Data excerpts
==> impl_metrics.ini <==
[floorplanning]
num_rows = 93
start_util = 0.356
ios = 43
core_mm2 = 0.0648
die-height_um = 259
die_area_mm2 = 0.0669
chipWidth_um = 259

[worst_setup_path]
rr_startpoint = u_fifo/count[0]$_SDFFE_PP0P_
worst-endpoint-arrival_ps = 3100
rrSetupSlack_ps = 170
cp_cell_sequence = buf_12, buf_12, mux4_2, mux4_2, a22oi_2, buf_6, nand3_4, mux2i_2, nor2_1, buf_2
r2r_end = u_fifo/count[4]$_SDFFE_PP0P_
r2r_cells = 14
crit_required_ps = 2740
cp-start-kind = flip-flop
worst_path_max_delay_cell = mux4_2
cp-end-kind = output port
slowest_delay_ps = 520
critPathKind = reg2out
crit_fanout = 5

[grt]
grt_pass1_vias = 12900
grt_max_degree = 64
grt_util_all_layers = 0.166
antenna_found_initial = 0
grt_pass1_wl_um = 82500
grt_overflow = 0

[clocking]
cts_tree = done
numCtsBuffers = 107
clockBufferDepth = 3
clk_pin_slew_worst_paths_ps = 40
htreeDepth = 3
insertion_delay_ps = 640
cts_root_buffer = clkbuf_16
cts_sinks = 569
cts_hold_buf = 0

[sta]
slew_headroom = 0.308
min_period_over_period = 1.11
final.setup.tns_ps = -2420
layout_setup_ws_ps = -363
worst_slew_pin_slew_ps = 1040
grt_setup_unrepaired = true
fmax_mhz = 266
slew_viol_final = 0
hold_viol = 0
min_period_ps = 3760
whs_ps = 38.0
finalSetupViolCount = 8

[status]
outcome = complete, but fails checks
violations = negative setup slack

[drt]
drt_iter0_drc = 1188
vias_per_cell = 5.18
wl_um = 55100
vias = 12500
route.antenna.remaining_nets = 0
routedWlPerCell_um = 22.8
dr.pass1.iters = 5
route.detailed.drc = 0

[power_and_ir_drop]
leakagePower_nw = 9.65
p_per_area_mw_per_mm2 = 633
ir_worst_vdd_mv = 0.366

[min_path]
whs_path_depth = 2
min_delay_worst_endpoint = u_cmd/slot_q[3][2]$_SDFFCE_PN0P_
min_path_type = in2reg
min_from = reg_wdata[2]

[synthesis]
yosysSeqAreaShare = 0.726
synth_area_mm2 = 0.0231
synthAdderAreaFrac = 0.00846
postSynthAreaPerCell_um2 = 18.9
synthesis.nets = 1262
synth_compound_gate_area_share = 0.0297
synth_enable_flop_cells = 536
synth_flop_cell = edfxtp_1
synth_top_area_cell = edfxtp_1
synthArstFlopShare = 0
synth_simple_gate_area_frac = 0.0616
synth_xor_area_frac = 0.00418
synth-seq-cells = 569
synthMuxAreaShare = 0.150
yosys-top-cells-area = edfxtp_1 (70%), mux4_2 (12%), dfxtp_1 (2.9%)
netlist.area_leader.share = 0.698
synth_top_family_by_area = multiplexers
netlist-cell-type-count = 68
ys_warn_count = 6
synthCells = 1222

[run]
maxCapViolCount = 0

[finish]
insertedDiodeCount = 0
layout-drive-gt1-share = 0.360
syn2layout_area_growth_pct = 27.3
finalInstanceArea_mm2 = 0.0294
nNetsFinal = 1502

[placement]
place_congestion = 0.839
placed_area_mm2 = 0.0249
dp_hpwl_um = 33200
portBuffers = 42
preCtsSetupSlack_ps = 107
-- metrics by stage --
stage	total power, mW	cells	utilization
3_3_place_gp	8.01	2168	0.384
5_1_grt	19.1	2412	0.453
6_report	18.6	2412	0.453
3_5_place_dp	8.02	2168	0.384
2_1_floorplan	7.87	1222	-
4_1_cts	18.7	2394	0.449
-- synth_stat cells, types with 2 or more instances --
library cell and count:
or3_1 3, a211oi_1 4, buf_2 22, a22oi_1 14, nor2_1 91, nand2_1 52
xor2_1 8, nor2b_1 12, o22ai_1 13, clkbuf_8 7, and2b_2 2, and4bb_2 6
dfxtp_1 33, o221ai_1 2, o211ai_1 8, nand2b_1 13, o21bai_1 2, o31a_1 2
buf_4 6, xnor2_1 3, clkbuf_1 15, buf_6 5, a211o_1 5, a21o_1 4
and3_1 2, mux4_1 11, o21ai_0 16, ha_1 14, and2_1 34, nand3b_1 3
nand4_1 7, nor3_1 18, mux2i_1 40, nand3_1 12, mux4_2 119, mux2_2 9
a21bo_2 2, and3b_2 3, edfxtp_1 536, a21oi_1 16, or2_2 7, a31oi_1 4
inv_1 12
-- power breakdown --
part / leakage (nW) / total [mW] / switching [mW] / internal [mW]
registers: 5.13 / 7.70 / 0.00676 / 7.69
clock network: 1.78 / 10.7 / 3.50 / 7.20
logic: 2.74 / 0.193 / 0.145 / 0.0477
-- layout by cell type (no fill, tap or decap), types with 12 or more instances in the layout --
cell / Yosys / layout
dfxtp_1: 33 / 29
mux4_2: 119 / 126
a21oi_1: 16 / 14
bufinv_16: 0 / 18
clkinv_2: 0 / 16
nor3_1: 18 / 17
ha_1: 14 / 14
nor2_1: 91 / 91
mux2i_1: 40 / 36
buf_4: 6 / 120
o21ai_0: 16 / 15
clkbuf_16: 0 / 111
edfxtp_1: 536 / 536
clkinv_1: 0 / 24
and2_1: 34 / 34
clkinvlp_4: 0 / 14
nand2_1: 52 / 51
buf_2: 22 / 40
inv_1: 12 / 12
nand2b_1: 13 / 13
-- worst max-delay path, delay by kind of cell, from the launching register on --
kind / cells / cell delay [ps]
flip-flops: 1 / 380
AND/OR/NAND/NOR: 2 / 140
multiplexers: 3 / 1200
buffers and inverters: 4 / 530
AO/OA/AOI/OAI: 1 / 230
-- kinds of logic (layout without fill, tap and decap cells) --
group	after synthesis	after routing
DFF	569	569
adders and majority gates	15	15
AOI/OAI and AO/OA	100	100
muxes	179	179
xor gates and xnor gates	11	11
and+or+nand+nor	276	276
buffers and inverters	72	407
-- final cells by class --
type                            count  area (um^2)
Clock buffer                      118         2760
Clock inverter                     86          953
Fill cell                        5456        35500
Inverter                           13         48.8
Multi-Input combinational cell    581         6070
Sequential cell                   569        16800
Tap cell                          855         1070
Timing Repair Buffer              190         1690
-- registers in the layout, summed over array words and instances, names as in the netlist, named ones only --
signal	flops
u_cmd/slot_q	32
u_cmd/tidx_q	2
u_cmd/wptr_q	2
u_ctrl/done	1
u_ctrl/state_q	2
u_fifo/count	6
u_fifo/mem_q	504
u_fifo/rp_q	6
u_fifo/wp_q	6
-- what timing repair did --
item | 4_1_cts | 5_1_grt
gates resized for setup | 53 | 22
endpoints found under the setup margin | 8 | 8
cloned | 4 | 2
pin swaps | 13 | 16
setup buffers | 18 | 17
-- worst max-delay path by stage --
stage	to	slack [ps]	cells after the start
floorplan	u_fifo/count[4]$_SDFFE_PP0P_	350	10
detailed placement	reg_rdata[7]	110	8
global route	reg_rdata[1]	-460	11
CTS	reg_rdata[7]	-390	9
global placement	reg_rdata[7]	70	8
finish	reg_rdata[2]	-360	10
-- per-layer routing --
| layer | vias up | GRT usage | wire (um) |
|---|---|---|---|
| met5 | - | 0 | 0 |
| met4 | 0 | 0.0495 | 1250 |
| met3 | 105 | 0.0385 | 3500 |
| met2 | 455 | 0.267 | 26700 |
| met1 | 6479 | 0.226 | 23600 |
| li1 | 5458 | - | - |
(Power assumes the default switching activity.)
## config.mk

```make
export PLATFORM = sky130hd
export DESIGN_NAME = flp_burst_enc
export DESIGN_NICKNAME = d
export VERILOG_FILES = /design/src/rtl/flp_burst_enc.sv
export SDC_FILE = /design/constraint.sdc
export NUM_CORES = 1
export LEC_CHECK = 0
export BUFFER_PORTS_ARGS = -buffer_cell sky130_fd_sc_hd__buf_4
export CAP_MARGIN = 25
export CORE_ASPECT_RATIO = 1.2
export CORE_MARGIN = 4
export CORE_UTILIZATION = 40
export CTS_CLUSTER_DIAMETER = 30
export DETAILED_ROUTE_END_ITERATION = 8
export GPL_TIMING_DRIVEN = 0
export PLACE_DENSITY = 0.56
export SYNTH_ARGS = -nofsm -noshare
export SYNTH_HDL_FRONTEND = slang
export SYNTH_SLANG_ARGS = --single-unit
export TNS_END_PERCENT = 5
```

## constraint.sdc

```tcl
create_clock -name clk -period 4.08 [get_ports clk]
set_input_delay 1.224 -clock clk [delete_from_list [all_inputs] [get_ports clk]]
set_output_delay 1.224 -clock clk [all_outputs]
set_load 0.01 [all_outputs]
```

## src/rtl/flp_burst_enc.sv

```systemverilog
module flp_burst_enc #(
  parameter int SLOT_CYC = 3125,
  parameter int GAP_CYC  = 16
) (
  input  logic        clk,
  input  logic        rst_n,
  input  logic        start,
  input  logic [15:0] word,
  output logic        pulse,
  output logic        busy,
  output logic        done
);
  localparam int CW = (SLOT_CYC > 1) ? $clog2(SLOT_CYC) : 1;
  localparam int GW = $clog2(GAP_CYC + 1) > 0 ? $clog2(GAP_CYC + 1) : 1;
  localparam logic [5:0] LAST_IDX = 6'd32;

  logic [CW-1:0] cnt;
  logic [5:0]    idx;
  logic [15:0]   sh;
  logic [GW-1:0] gap;

  wire       accept   = start && !busy && (gap == '0);
  wire       slot_end = (cnt == CW'(SLOT_CYC - 1));
  wire [5:0] nidx     = idx + 6'd1;

  always_ff @(posedge clk) begin
    if (!rst_n) begin
      cnt   <= '0;
      idx   <= '0;
      sh    <= '0;
      gap   <= '0;
      pulse <= 1'b0;
      busy  <= 1'b0;
      done  <= 1'b0;
    end else begin
      pulse <= 1'b0;
      done  <= 1'b0;
      if (gap != '0) gap <= gap - 1'b1;
      if (accept) begin
        busy  <= 1'b1;
        cnt   <= '0;
        idx   <= '0;
        sh    <= word;
        pulse <= 1'b1;
      end else if (busy) begin
        if (idx == LAST_IDX) begin
          busy <= 1'b0;
          done <= 1'b1;
          gap  <= GW'(GAP_CYC);
        end else if (slot_end) begin
          cnt <= '0;
          idx <= nidx;
          if (nidx[0]) begin
            pulse <= sh[0];
            sh    <= sh >> 1;
          end else begin
            pulse <= 1'b1;
          end
        end else begin
          cnt <= cnt + 1'b1;
        end
      end
    end
  end

  a_r5_pulse_in_burst: assert property (@(posedge clk) disable iff (!rst_n)
    pulse |-> busy);
  a_r5_single_width: assert property (@(posedge clk) disable iff (!rst_n)
    (pulse && SLOT_CYC > 1) |=> !pulse);
  a_r2_first_frame: assert property (@(posedge clk) disable iff (!rst_n)
    $rose(busy) |-> (pulse && $past(start)));
  a_r8_done_after_frame: assert property (@(posedge clk) disable iff (!rst_n)
    done |-> (!busy && $past(busy) && $past(pulse)));
  a_r8_done_single: assert property (@(posedge clk) disable iff (!rst_n)
    done |=> !done);
  generate
    if (GAP_CYC > 0) begin : g_gap_chk
      a_r9_no_start_at_done: assert property (@(posedge clk) disable iff (!rst_n)
        done |=> !busy);
    end
  endgenerate
endmodule

```

==> flow_summary.json <==
{
  "outcome": "finished, final reports clean",
  "synth_simple_gate_area_share_pct": 29.1,
  "grt_overflow": 0,
  "cts-root-buf": "clkbuf_8",
  "wl_met2_microns": 2160,
  "holdBufCountCts": 0,
  "p_clk_share_pct": 25.8,
  "critical-path-top-delay-family": "compound AO/OA/AOI/OAI gates",
  "worst_pin_slew_ps": 567,
  "leakage_nw": 0.838,
  "synthesis.nets": 269,
  "n_antenna_cell": 0,
  "routed_wl_microns": 4560,
  "clk_latency_ps": 290,
  "startpoint_type": "primary input",
  "power_density_nw_per_um2": 445,
  "vias": 1829,
  "drv_slew": 0,
  "drc": 0,
  "dieArea_sq_um": 6620,
  "p_int_mw": 0.732,
  "final_common_cell": "dfxtp_1",
  "rsz0062_at_grt": "false",
  "synthXorXnorAreaFrac_pct": 2.44,
  "path_clk_slew_ps": 80,
  "syn-cell-area_sq_um": 2150,
  "drive_gt1_share_pct": 23.0,
  "p_comb_share_pct": 27.5,
  "cap_violations": 0,
  "drt-met1-wl_microns": 2140,
  "drt_iter0_markers": 46,
  "min_period_ps": 2290,
  "ys_ff_latch": 42,
  "grt_usage_pct": 15.5,
  "synth_mux_area_share_pct": 0.465,
  "ys.flop_type": "dfxtp_1",
  "grt_max_degree": 14,
  "peakVddDrop_mv": 0.295,
  "coreArea_sq_um": 5260,
  "ys_top_cells_by_area": "dfxtp_1, nand2_1, nand4_1",
  "final.setup.tns_ps": 0,
  "fin_util_pct": 47.2,
  "path_buf_inv": 2,
  "cp-end-kind": "flop",
  "rows": 29,
  "cts_tree": "built",
  "synthToLayoutAreaGrowth_pct": 15.4,
  "dp_hpwl_microns": 3410,
  "slew_headroom_pct": 62.2,
  "initial_utilization_pct": 40.9,
  "period_share_pct": 56.0,
  "synth_edf_count": 0,
  "io_pins": 22,
  "placed_cell_area_sq_um": 2390,
  "p_sw_share_pct": 33.7,
  "vias_per_cell": 5.44,
  "synth_cell_types": 42,
  "fmax_ghz": 0.437,
  "seq_power_share_pct": 46.7,
  "grt_pass1_vias": 1786,
  "critPathArrivalTime_ps": 2510,
  "mostFrequentLayoutCells": "dfxtp_1, nand2_1, buf_4",
  "clock_skew_ps": 2.78,
  "clk_path_buf_depth": 2,
  "nets": 297,
  "ys_seq_area_share_pct": 39.1,
  "async_reset_ff_share_pct": 0,
  "gp_congestion": 0.779,
  "critPathMaxStageDelay_ps": 370,
  "h-tree-depth": 2,
  "syn_inst": 245,
  "fillCellCount": 537,
  "crit_path_max_fanout": 10,
  "cts_setup_buffers": 0,
  "syn_area_per_cell_sq_um": 8.78,
  "grt_pass1_wl_microns": 8060,
  "wire_per_inst_microns": 13.6,
  "hold_path.class": "flop to flop",
  "crit_chain": "buf_4 -> nor2b_1 -> a21oi_2 -> clkbuf_1 -> nand4_1 -> o211ai_1",
  "antenna_left": 0,
  "numCtsBuffers": 5,
  "clkSinkCount": 42,
  "yosysTopAreaCellShare_pct": 39.1,
  "top_layer": "met4",
  "numPortBuffers": 21,
  "met3_length_microns": 165,
  "fin_area_sq_um": 2480,
  "fp.dieH_microns": 88.3,
  "finalSetupViolCount": 0,
  "worst_path_max_delay_cell": "a21oi_2",
  "crit_type": "primary input to flop",
  "synth_compound_area_share_pct": 19.7,
  "first_pass_iters": 4,
  "cts_resized": 0,
  "reg2reg_setup_slack_ps": 2010,
  "required_ps": 4300,
  "switchingPower_mw": 0.373,
  "synth_warnings": 0,
  "hold_viol": 0,
  "die_w_microns": 74.9,
  "synth_top_cell_by_area": "dfxtp_1",
  "synth_top_family_by_area": "simple AND/OR/NAND/NOR gates",
  "antenna_found_initial": 0,
  "synth_adder_area_share_pct": 2.91
}
## layout make-up
class,instances,area (sq um),share of cell area [%]
multi-input cells,179,1180,47.4
flip-flops and latches,42,841,33.9
clock inverters,2,12.5,0.504
clock buffers,6,82.6,3.33
plain buffers,14,96.3,3.88
inverters,10,37.5,1.51
well taps,62,77.6,3.13
repair buffers,21,158,6.35
## cells in the mapped netlist, drive strengths merged, types with 2 or more instances
cell and instances:
clkbuf 2, o21ai 8, nor2 9, nor4b 4
a211oi 2, ha 5, nand3 12, a21oi 21
buf 12, xnor2 5, dfxtp 42, o31ai 6
or4 6, and4 2, inv 10, nand4 20
or3 4, nor3 4, nand2 40, and2 4
o211ai 18
## sequential cells by signal, indices dropped and copies added, names as in the netlist
name,count
idx,6
done,1
gap,5
sh,16
cnt,12
busy,1
pulse,1
## worst paths after layout
path                  startpoint            endpoint  cells after the start
min reg2reg   sh[3]$_SDFFE_PN0P_  sh[3]$_SDFFE_PN0P_                      2
max                        start  sh[8]$_SDFFE_PN0P_                      6
max reg2reg  idx[0]$_SDFFE_PP0P_  sh[8]$_SDFFE_PN0P_                      6
min           sh[3]$_SDFFE_PN0P_  sh[3]$_SDFFE_PN0P_                      2
## metrics by stage
stage	total power, mW	setup slack (ps)	hold slack [ps]	instances
after detailed placement	0.835	1470	472	328
after CTS	1.13	1790	490	336
after global routing	1.19	1630	502	336
after floorplan	0.748	1840	452	245
after global placement	0.835	1440	467	328
final	1.10	1790	485	336
## per-layer routing
layer / GRT usage (%) / vias to the layer above
met1: 19.3 / 839
met5: 0 / -
met3: 4.09 / 9
met2: 25.2 / 26
li1: - / 955
met4: 6.31 / 0
## cells by family (layout without fill, tap and decap cells)
logic type      after synthesis  in the layout
fa+ha+maj                     5              5
compound gates               57             57
xor+xnor                      6              6
flops                        42             42
mux                           1              1
simple gates                110            110
buf+inv                      24             53
## power by group through the flow
| stage | Sequential, mW | Combinational (mW) | Clock [mW] |
|---|---|---|---|
| global placement | 0.525 | 0.310 | 0 |
| finish | 0.516 | 0.304 | 0.285 |
| detailed placement | 0.525 | 0.311 | 0 |
| floorplan | 0.518 | 0.229 | 0 |
| global route | 0.525 | 0.344 | 0.318 |
| CTS | 0.516 | 0.312 | 0.298 |
## tightest hold or removal path, stage by stage, from the launching register on
cell and delay [ps]:
dfxtp_1 320, nand2_1 50, o211ai_1 70
Power figures use the tool's default switching activity.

● Assignment
Looking at the data above, write out exactly the lines that start at the one containing "slew_viol_final = 0" and end at the one containing "vias = 12500"; include both and nothing beyond.

● Completed exercise
slew_viol_final = 0
hold_viol = 0
min_period_ps = 3760
whs_ps = 38.0
finalSetupViolCount = 8

[status]
outcome = complete, but fails checks
violations = negative setup slack

[drt]
drt_iter0_drc = 1188
vias_per_cell = 5.18
wl_um = 55100
vias = 12500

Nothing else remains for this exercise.